Candlelight vigil in Surrey for Dalit victim of Hathras gang rape in India

SOUTH Asians activists came together on Friday to raise voices against the recent gang rape by males belonging to an ‘upper caste’ of a Dalit woman – Manisha – in Hathras in the state of Uttar Pradesh, India.  

The 19-year-old died at Delhi’s Safdarjung hospital on Tuesday morning after struggling for life for two weeks. She was hastily cremated in the dead of the night in the absence of her family members, evidently to destroy evidence about the rape after a fake forensic science laboratory report.

Her death has outraged the community of so-called untouchables who have been facing caste-based oppression for centuries. Under the ruling rightwing Hindu nationalist Bhartiya Janata Party (BJP) government such atrocities have grown. The Allahabad High Court has since taken cognizance of the issue.  

In yet another case of crime against women in Uttar Pradesh, a 14-year-old Dalit girl, was found murdered in Bhadohi district on Thursday last week.

On a call given by Indians Abroad for Pluralist India (IAPI), two dozen people showed up at the candlelight vigil and rally right outside the Indian passport and visa office in Surrey.  

The participants, the majority of whom were from a Dalit background, held signs asking for justice to Manisha and lit candles in her memory. They also raised slogans against the BJP government. The speakers were unanimous in their criticism of the BJP government. 

Incidentally, October 2 is also the birth anniversary of Mahatma Gandhi, the towering leader of the passive resistance movement against British occupation of India who was assassinated by Nathuram Godse, an advocate of Hindu nationalism, a member of the political party the Hindu Mahasabha, and a past member of the Hindu nationalist paramilitary volunteer organization Rashtriya Swayamsevak Sangh (RSS).

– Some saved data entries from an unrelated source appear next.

### config.mk
export PLATFORM = sky130hd
export DESIGN_NAME = interrupt_vector_map
export DESIGN_NICKNAME = d
export VERILOG_FILES = /design/src/core/vector_map_pkg.sv /design/src/core/vec_req_if.sv /design/src/core/interrupt_vector_map.sv /design/src/core/vector_arbiter.sv
export SDC_FILE = /design/constraint.sdc
export NUM_CORES = 1
export LEC_CHECK = 0
export CAP_MARGIN = 20
export CORE_UTILIZATION = 40
export CTS_CLUSTER_SIZE = 30
export DETAILED_ROUTE_END_ITERATION = 8
export DONT_BUFFER_PORTS = 1
export PLACE_DENSITY = 0.64
export SLEW_MARGIN = 20
export SYNTH_ARGS = -nofsm -noshare
export SYNTH_HDL_FRONTEND = slang
export SYNTH_SLANG_ARGS = --single-unit
### constraint.sdc
create_clock -name clk_i -period 99.2 [get_ports clk_i]
set_input_delay 9.92 -clock clk_i [delete_from_list [all_inputs] [get_ports clk_i]]
set_output_delay 9.92 -clock clk_i [all_outputs]
set_load 0.1 [all_outputs]
### src/core/vector_map_pkg.sv
package vector_map_pkg;
  localparam int unsigned ADDR_W        = 24;
  localparam int unsigned NUM_ENTRIES   = 128;
  localparam int unsigned TABLE_SPAN    = 256;
  localparam int unsigned ENTRY_WORDS   = 2;
  localparam int unsigned NUM_FIXED     = 47;
  localparam int unsigned SRC_W         = 6;
  localparam int unsigned OFF_W         = 8;
  localparam int unsigned LVL_W         = 2;
  localparam int unsigned HOST_VEC_W    = 7;

  localparam logic [LVL_W-1:0] LVL_MAX  = 2'h3;
  localparam logic [LVL_W-1:0] LVL_HOST = 2'h2;
  localparam logic [LVL_W-1:0] LVL_MIN  = 2'h0;

  localparam logic [HOST_VEC_W-1:0] HOST_CMD_DEFAULT = 7'h32;
  localparam logic [OFF_W-1:0] OFF_NONE = 8'hFF;

  // Table offset per fixed source, in priority order within each band
  localparam logic [OFF_W-1:0] FIXED_OFFSET [NUM_FIXED] = '{
    8'h00, 8'h02, 8'h04, 8'h06, 8'h08, 8'h0A,
    8'h10, 8'h12, 8'h14, 8'h16,
    8'h18, 8'h1A, 8'h1C, 8'h1E, 8'h20, 8'h22,
    8'h64, 8'h62, 8'h60,
    8'h32, 8'h30, 8'h34, 8'h38, 8'h3A, 8'h36,
    8'h42, 8'h40, 8'h44, 8'h48, 8'h4A, 8'h46,
    8'h52, 8'h50, 8'h54, 8'h56, 8'h58,
    8'h26, 8'h24, 8'h2A, 8'h28, 8'h2E, 8'h2C,
    8'hFF, 8'hFF, 8'hFF, 8'hFF, 8'hFF
  };
  localparam int unsigned NUM_LVL3 = 6;
  localparam int unsigned NUM_USED = 42;
  localparam int unsigned HOST_CMD_IDX = 16;

  typedef enum logic [1:0] {
    ST_IDLE = 2'b00,
    ST_WORD0 = 2'b01,
    ST_WORD1 = 2'b10
  } fetch_state_t;
endpackage : vector_map_pkg

### src/core/vec_req_if.sv
`timescale 1ns/1ns
interface vec_req_if;
  logic                                   valid;
  logic [vector_map_pkg::OFF_W-1:0]       offset;
  logic [vector_map_pkg::LVL_W-1:0]       level;
  modport arb (output valid, output offset, output level);
  modport top (input valid, input offset, input level);
endinterface : vec_req_if

### src/core/interrupt_vector_map.sv
`timescale 1ns/1ns
module interrupt_vector_map #(
  parameter int unsigned NSRC = vector_map_pkg::NUM_USED
) (
  // Clock and reset
  input  wire logic                                clk_i,
  input  wire logic                                rst_i,
  input  wire logic                                ce_i,
  // Configuration
  input  wire logic [vector_map_pkg::ADDR_W-1:0]   vector_base_i,
  input  wire logic [1:0]                          mask_i,
  input  wire logic [2*NSRC-1:0]                   priority_level_i,
  // Interrupt sources
  input  wire logic [NSRC-1:0]                     pend_i,
  input  wire logic                                host_pend_i,
  input  wire logic                                host_nmi_i,
  input  wire logic                                host_use_default_i,
  input  wire logic [vector_map_pkg::HOST_VEC_W-1:0] host_vec_i,
  // Program control unit
  input  wire logic                                fetch_ready_i,
  output logic                                     fetch_valid_o,
  output logic [vector_map_pkg::ADDR_W-1:0]        fetch_addr_o,
  output logic                                     fetch_last_o,
  output logic [vector_map_pkg::LVL_W-1:0]         priority_level_o,
  output logic [NSRC-1:0]                          ack_o,
  output logic                                     host_ack_o
);
  vec_req_if win ();

  logic [vector_map_pkg::HOST_VEC_W-1:0] hvec;
  assign hvec = host_use_default_i ?
                vector_map_pkg::HOST_CMD_DEFAULT : host_vec_i;

  vector_arbiter #(.NSRC(NSRC)) u_arb (
    .pend_i      (pend_i),
    .level_i     (priority_level_i),
    .mask_i      (mask_i),
    .host_pend_i (host_pend_i),
    .host_vec_i  (hvec),
    .host_nmi_i  (host_nmi_i),
    .win         (win)
  );

  function automatic logic [vector_map_pkg::ADDR_W-1:0] entry_addr(
    input logic [vector_map_pkg::ADDR_W-1:0] base,
    input logic [vector_map_pkg::OFF_W-1:0]  off);
    // Offsets stay inside the 256-word window above the base
    entry_addr = base + {{(vector_map_pkg::ADDR_W-vector_map_pkg::OFF_W){1'b0}},
                         off};
  endfunction : entry_addr

  function automatic logic [NSRC-1:0] ack_of(
    input logic [vector_map_pkg::OFF_W-1:0] off);
    ack_of = '0;
    for (int i = 0; i < int'(NSRC); i++) begin
      if (vector_map_pkg::FIXED_OFFSET[i] == off) begin
        ack_of[i] = 1'b1;
      end
    end
  endfunction : ack_of

  vector_map_pkg::fetch_state_t st_q, st_d;
  logic [vector_map_pkg::ADDR_W-1:0] addr_q, addr_d;
  logic [vector_map_pkg::LVL_W-1:0]  lvl_q, lvl_d;
  logic                              last_q, last_d;
  logic                              valid_q, valid_d;
  logic [NSRC-1:0]                   ack_q, ack_d;
  logic                              hack_q, hack_d;
  logic                              from_host;

  // Host owns the winner unless a pending fixed source shares its offset
  assign from_host = host_pend_i && (win.offset == {hvec, 1'b0}) &&
                     ((ack_of(win.offset) & pend_i) == '0);

  always_comb begin
    st_d    = st_q;
    addr_d  = addr_q;
    lvl_d   = lvl_q;
    last_d  = last_q;
    valid_d = valid_q;
    ack_d   = '0;
    hack_d  = 1'b0;
    unique case (st_q)
      vector_map_pkg::ST_IDLE: begin
        if (win.valid) begin
          addr_d  = entry_addr(vector_base_i, win.offset);
          lvl_d   = win.level;
          valid_d = 1'b1;
          last_d  = 1'b0;
          st_d    = vector_map_pkg::ST_WORD0;
          if (from_host) begin
            hack_d = 1'b1;
          end else begin
            ack_d = ack_of(win.offset) & pend_i;
          end
        end
      end
      vector_map_pkg::ST_WORD0: begin
        if (fetch_ready_i) begin
          // Second instruction of the two-word entry
          addr_d = addr_q + {{(vector_map_pkg::ADDR_W-1){1'b0}}, 1'b1};
          last_d = 1'b1;
          st_d   = vector_map_pkg::ST_WORD1;
        end
      end
      vector_map_pkg::ST_WORD1: begin
        if (fetch_ready_i) begin
          valid_d = 1'b0;
          last_d  = 1'b0;
          st_d    = vector_map_pkg::ST_IDLE;
        end
      end
      default: begin
        st_d    = vector_map_pkg::ST_IDLE;
        valid_d = 1'b0;
      end
    endcase
  end

  // Only fetches are issued; table contents stay ordinary memory
  always_ff @(posedge clk_i) begin
    if (rst_i) begin
      st_q    <= vector_map_pkg::ST_IDLE;
      addr_q  <= '0;
      lvl_q   <= vector_map_pkg::LVL_MIN;
      last_q  <= 1'b0;
      valid_q <= 1'b0;
      ack_q   <= '0;
      hack_q  <= 1'b0;
    end else if (ce_i) begin
      st_q    <= st_d;
      addr_q  <= addr_d;
      lvl_q   <= lvl_d;
      last_q  <= last_d;
      valid_q <= valid_d;
      ack_q   <= ack_d;
      hack_q  <= hack_d;
    end
  end

  assign fetch_valid_o    = valid_q;
  assign fetch_addr_o     = addr_q;
  assign fetch_last_o     = last_q;
  assign priority_level_o = lvl_q;
  assign ack_o            = ack_q;
  assign host_ack_o       = hack_q;
endmodule : interrupt_vector_map

### src/core/vector_arbiter.sv
`timescale 1ns/1ns
module vector_arbiter #(
  parameter int unsigned NSRC = vector_map_pkg::NUM_USED
) (
  // Sources
  input  wire logic [NSRC-1:0]                     pend_i,
  input  wire logic [2*NSRC-1:0]                   level_i,
  input  wire logic [1:0]                          mask_i,
  // Host-directed reserved vector
  input  wire logic                                host_pend_i,
  input  wire logic [vector_map_pkg::HOST_VEC_W-1:0] host_vec_i,
  input  wire logic                                host_nmi_i,
  // Winner
  vec_req_if.arb                                   win
);
  function automatic logic lvl_ok(input logic [1:0] l, input logic [1:0] m);
    lvl_ok = (l == vector_map_pkg::LVL_MAX) || (l > m) ||
             ((m == vector_map_pkg::LVL_MIN) && (l == m));
  endfunction : lvl_ok

  logic [1:0] lvl;
  logic [1:0] hl;
  always_comb begin
    win.valid  = 1'b0;
    win.offset = vector_map_pkg::OFF_NONE;
    win.level  = vector_map_pkg::LVL_MIN;
    lvl        = vector_map_pkg::LVL_MIN;
    hl = host_nmi_i ? vector_map_pkg::LVL_MAX : vector_map_pkg::LVL_HOST;
    if (host_pend_i && lvl_ok(hl, mask_i)) begin
      win.valid  = 1'b1;
      win.offset = {host_vec_i, 1'b0};
      win.level  = hl;
    end
    for (int i = NSRC - 1; i >= 0; i--) begin
      // Level-three sources are fixed at 3, the rest programmable 0..2
      if (i < int'(vector_map_pkg::NUM_LVL3)) begin
        lvl = vector_map_pkg::LVL_MAX;
      end else begin
        lvl = (level_i[2*i +: 2] == vector_map_pkg::LVL_MAX) ?
              vector_map_pkg::LVL_HOST : level_i[2*i +: 2];
      end
      if (pend_i[i] && lvl_ok(lvl, mask_i) &&
          (!win.valid || lvl >= win.level)) begin
        win.valid  = 1'b1;
        win.offset = vector_map_pkg::FIXED_OFFSET[i];
        win.level  = lvl;
      end
    end
  end
endmodule : vector_arbiter

==> reports/qor.csv <==
metric,value,unit
yosysUniqueCellTypes,94,
antenna_found_initial,0,
p_leak,4.87,nW
grt_pass1_wl,60000,um
synth_mux_area_frac,0.0223,
yosys.area_share.adder,0.177,
swShare,0.521,
gp_congestion,0.939,
avgSynthCellArea,7.16,sq um
min_period_over_period,0.662,
grt_max_degree,75,
status,finished clean,
row_count,60,
cts_buffers,9,
grt_pass1_vias,10900,
crit_path_top_delay_cell,a41oi_1,
maxCapViolCount,0,
finalHoldViolations,0,
synth_edf_count,0,
num_vias,11500,
dieArea,28600,sq um
synthSimpleGateAreaFrac,0.292,
final_period_minus_worst_setup_slack,65.68,ns
ir_worst_vdd,0.0222,mV
crit_type,in -> reg,
dr.pass1.iters,6,
ctsHoldBuffers,0,
fin_cells,1873,
yosysSeqAreaShare,0.131,
p_comb_frac,0.744,
start_util,0.412,
routedWlPerCell,20.7,um
cts_resized,0,
fmax,15.2,MHz
synth_warnings,0,
grt_overflow,0,
setup_tns,0,ns
synthXorXnorAreaFrac,0.0157,
syn2layout_area_growth,4.11,%
slowest_delay,0.77,ns
drc,0,
switchingPower,0.156,mW
drive_gt1_frac,0.0520,
cellPowerDensity,25.7,nW/um^2
final_area,11600,sq um
vias_per_cell,6.16,
grt.total_usage,0.265,
htree_levels,3,
use_met1,0.338,
antenna_left,0,
required,99.43,ns
top_usage_layer,met2,
use_met3,0.0828,
end_kind,flip-flop,
grt_util_met2,0.417,
final_common_cell,ha_1,
min-delay-path-class,reg -> reg,
portBuffers,0,
timing.final.max_slew_violations,0,
die_h,169,um
post-place-ws,33.90,ns
dr.first_iter.drc_count,1083,
core_area,27200,sq um
internal_power,0.143,mW
synthArstFlopShare,0,
synth_top_family_by_area,compound AO/OA/AOI/OAI gates,
cts_tree,built,
n_antenna_cell,0,
clk_latency,0.34,ns
maxSlewHeadroom,0.239,
crit_arrival,65.90,ns
crit_path_max_fanout,36,
syn_area,11200,sq um
p_clk_frac,0.109,
placed_area,11400,sq um
postLayoutCoreUtil,0.429,
fin_skew,0.00710,ns
dp_hpwl,31700,um
cts-root-buf,clkbuf_16,
p_seq_frac,0.146,
die_w,169,um
final_cell_mix,"ha_1 (157), nand2_1 (149), nor2_1 (140)",
clock_sinks,73,
worst_pin_slew,1.14,ns
cp_common_cell,ha_1,
r2r_slack,95.85,ns
clk_pin_slew_worst_paths,0.07,ns
multi_input_area,9100,sq um
ios,237,
rsz0062_at_grt,no,
final_nets,1820,
setup_slack,33.52,ns
startpoint_type,input pin,
cts_setup_buffers,0,
final-seq-area,1460,sq um
finalSetupViolCount,0,
ys_dominant_reg_cell,dfxtp_1,
wl,38900,um
clockBufferDepth,2,
synth_compound_area_frac,0.306,
dp.cells,1857,
fillers,2875,
syn_nets,1886,
postSynthCellCount,1562,
ys_ff_latch,73,
[cell usage after synthesis, types with 23 or more instances]
| library cell | count | area share |
|---|---|---|
| a21o_1 | 47 | 0.032 |
| a31oi_1 | 37 | 0.021 |
| nand3_1 | 45 | 0.020 |
| a211oi_1 | 23 | 0.015 |
| inv_1 | 72 | 0.024 |
| a21oi_1 | 115 | 0.051 |
| nor2_1 | 141 | 0.047 |
| nand2b_1 | 109 | 0.061 |
| ha_1 | 157 | 0.18 |
| nand2_1 | 149 | 0.050 |
| clkbuf_1 | 67 | 0.022 |
| a32oi_1 | 25 | 0.020 |
| nor3_1 | 37 | 0.017 |
| dfxtp_1 | 73 | 0.13 |
| o21ai_0 | 74 | 0.033 |
[path summary, 6_finish.rpt]
| kind | start | endpoint | cells past startpoint |
|---|---|---|---|
| max | mask_i[1] | fetch_addr_o[23] | 261 |
| min | st_q[0] | st_q[0] | 2 |
| max reg2reg | fetch_addr_o[5] | fetch_addr_o[14] | 9 |
| min reg2reg | st_q[0] | st_q[0] | 2 |
[area by class of cell]
type                       instances  share of cell area
timing repair buffer               7             0.00451
multi-input combinational       1331               0.781
inverter                          74              0.0238
clock buffer                      13              0.0232
clock inverter                     3             0.00193
sequential                        73               0.125
tap                              372              0.0400
[metal layers]
metal  up-vias  wire length, um
met5         -                0
met4         0             1430
met3        66             4290
met2       422            16800
met1      5380            16400
li1       5670                -
[metrics by stage]
stage | hold slack, ns | total power [mW]
after detailed placement | 0.528 | 0.264
after floorplan | 0.494 | 0.217
after global placement | 0.509 | 0.258
after CTS | 0.543 | 0.298
final | 0.532 | 0.299
after global routing | 0.568 | 0.330
[kinds of logic (layout without fill, tap and decap cells)]
family	after synthesis	in the layout
AND/OR/NAND/NOR	635	635
adder cells (fa/ha/maj)	158	158
multiplexers	24	24
flip-flops	73	73
XOR/XNOR	20	20
AO/OA/AOI/OAI	494	494
buffers and inverters	158	97
[registers in the layout, indices dropped and copies added, names as in the netlist]
signal,flops
ack_o,42
fetch_addr_o,24
fetch_last_o,1
fetch_valid_o,1
host_ack_o,1
priority_level_o,2
st_q,2
[power by group through the flow]
stage	Clock (mW)	Combinational (mW)	Sequential, mW
2_1_floorplan	0	0.173	0.0437
3_3_place_gp	0	0.213	0.0443
3_5_place_dp	0	0.220	0.0443
4_1_cts	0.0328	0.221	0.0437
5_1_grt	0.0341	0.252	0.0440
6_report	0.0327	0.223	0.0438
[worst max-delay path: cells and delay by family]
kind                     cells  cell delay, ns
buffers and inverters       12            1.40
AO/OA/AOI/OAI              115           29.34
XOR/XNOR                     1            0.17
AND/OR/NAND/NOR             90           13.09
adder cells (fa/ha/maj)     37           10.05
multiplexers                 6            1.90
No activity file was read; power rests on OpenSTA's default activity.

Among those who addressed the gathering were Dalit activists Roop Lal Gaddu, Surinder Sandhu, Ajmer Singh, Sukhwinder Kaur and Anita, besides Sikh activist Ranjit Singh Khalsa and an anti-racism educator Annie Ohana. 

IAPI members Tejinder Sharma and Gurpreet Singh also spoke on the occasion that kicked off with a poem by Amrit Diwana, a well known progressive poet and writer in the Punjabi community. His poem was based on systemic sexual abuse Dalit women endure in Indian society.